「たんぽぽ娘」


 ロバート・F・ヤングの「たんぽぽ娘」をようやく読みました。

 この作品を収録した『コバルト文庫海外ロマンチックSF傑作選(2)』が入手困難になって幾十年、幻の名作としてSFファンのあいだで語り継がれていた作品です。

 こういう入手しづらい作品を読んでは、新参のファンに「え〜、きみ、読んでいないの。あれはおもしろかったよ。人生損してるね」といやみったらしく語るのが古参SFオタの楽しみ。

 ぼくもようやく自慢たらしくさえずる側に回れて、まずは良かった(『今日の早川さん』の読みすぎかも)。

 で、内容なんですが、うん、いい話ですよね。いやまあ、物語そのものはごくごく古典的なタイムマシンSFに過ぎないんだけれど、甘く切ない描写が素晴らしい。何だかんだいって皆こういうの好きだよね系。

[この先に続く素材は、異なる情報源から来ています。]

Setup of v17:
## mult_unsigned
module mult_unsigned #(
		parameter WIDTHA = 16,
		parameter WIDTHB = 24,
		parameter PIPELINE_DEPTH = 4
)
(
	input clk,rst,
	input [WIDTHA -1 :0] A,
	input [WIDTHB -1 :0] B,
	output [WIDTHA + WIDTHB - 1:0] result
);
make LEC_CHECK=0 CAP_MARGIN=20 CELL_PAD_IN_SITES_GLOBAL_PLACEMENT=0 CORE_MARGIN=10 CORE_UTILIZATION=56 CTS_CLUSTER_DIAMETER=160 CTS_CLUSTER_SIZE=100 HOLD_SLACK_MARGIN=0.26 MIN_ROUTING_LAYER=met1 PLACE_DENSITY_LB_ADDON=0.3 SETUP_SLACK_MARGIN=0.09 SLEW_MARGIN=10 TNS_END_PERCENT=20 finish   # period 11.8 ns
run.sh (not shown) runs the stock make flow with config.mk's settings and CLKGATE_MAP_FILE=.
v17 completed end to end with timing, DRC and antenna clean.
Inputs modified between v17 and v8:
==> flow/config.mk <==
export PLATFORM = sky130hd
export DESIGN_NAME = mult_unsigned
export DESIGN_NICKNAME = mult_unsigned
export VERILOG_FILES = /design/flow/design.v
export SDC_FILE = /design/flow/constraint.sdc
export NUM_CORES = 4
export LEC_CHECK = 0
export CAP_MARGIN = 20
export CORE_MARGIN = 2
export CORE_UTILIZATION = 64
export SLEW_MARGIN = 20
==> flow/constraint.sdc <==
create_clock -name core_clock -period 5.33 [get_ports {clk}]
set_input_delay 1.0660 -clock core_clock [delete_from_list [all_inputs] [get_ports {clk}]]
set_output_delay 1.0660 -clock core_clock [all_outputs]
set_load 0.01 [all_outputs]
### Flow results
The maximum clock frequency of v8 is higher than that of v17.
v8 finished all stages; however, its layout fails the closing checks, the failures being setup timing.
From v17 to v8 the numbers moved as follows: met2 wire length increased by about 13% relative to the old numbers; clock-pin slew of the registers on the worst-case setup and hold paths closely matched the old numbers.
[v8 vs v17] slack of the critical path: lower in v8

 やっぱりロバート・F・ヤングのウェットな短編はいいよなあ。ま、それもこれも伊藤典夫さんの名訳あっての話ですが。

 よく取り上げられる一節ですが、原文の、

 Day before yesterday I saw a rabbit, and yesterday a deer, and today, you.

 これを「おとといは兎を見たわ、きのうは鹿、今日はあなた」と訳すセンスが最高です。仮名と漢字のバランスが完璧。

 これからSFを読もうと思うひとは訳者で選ぶのもひとつの手だと思う。浅倉久志さんや伊藤典夫さんが訳した作品は最初から日本語で発表されたかのように読みやすいものが多い。

 海外SFは難解だなんてとんでもない話です。難解なのもあるけどさ。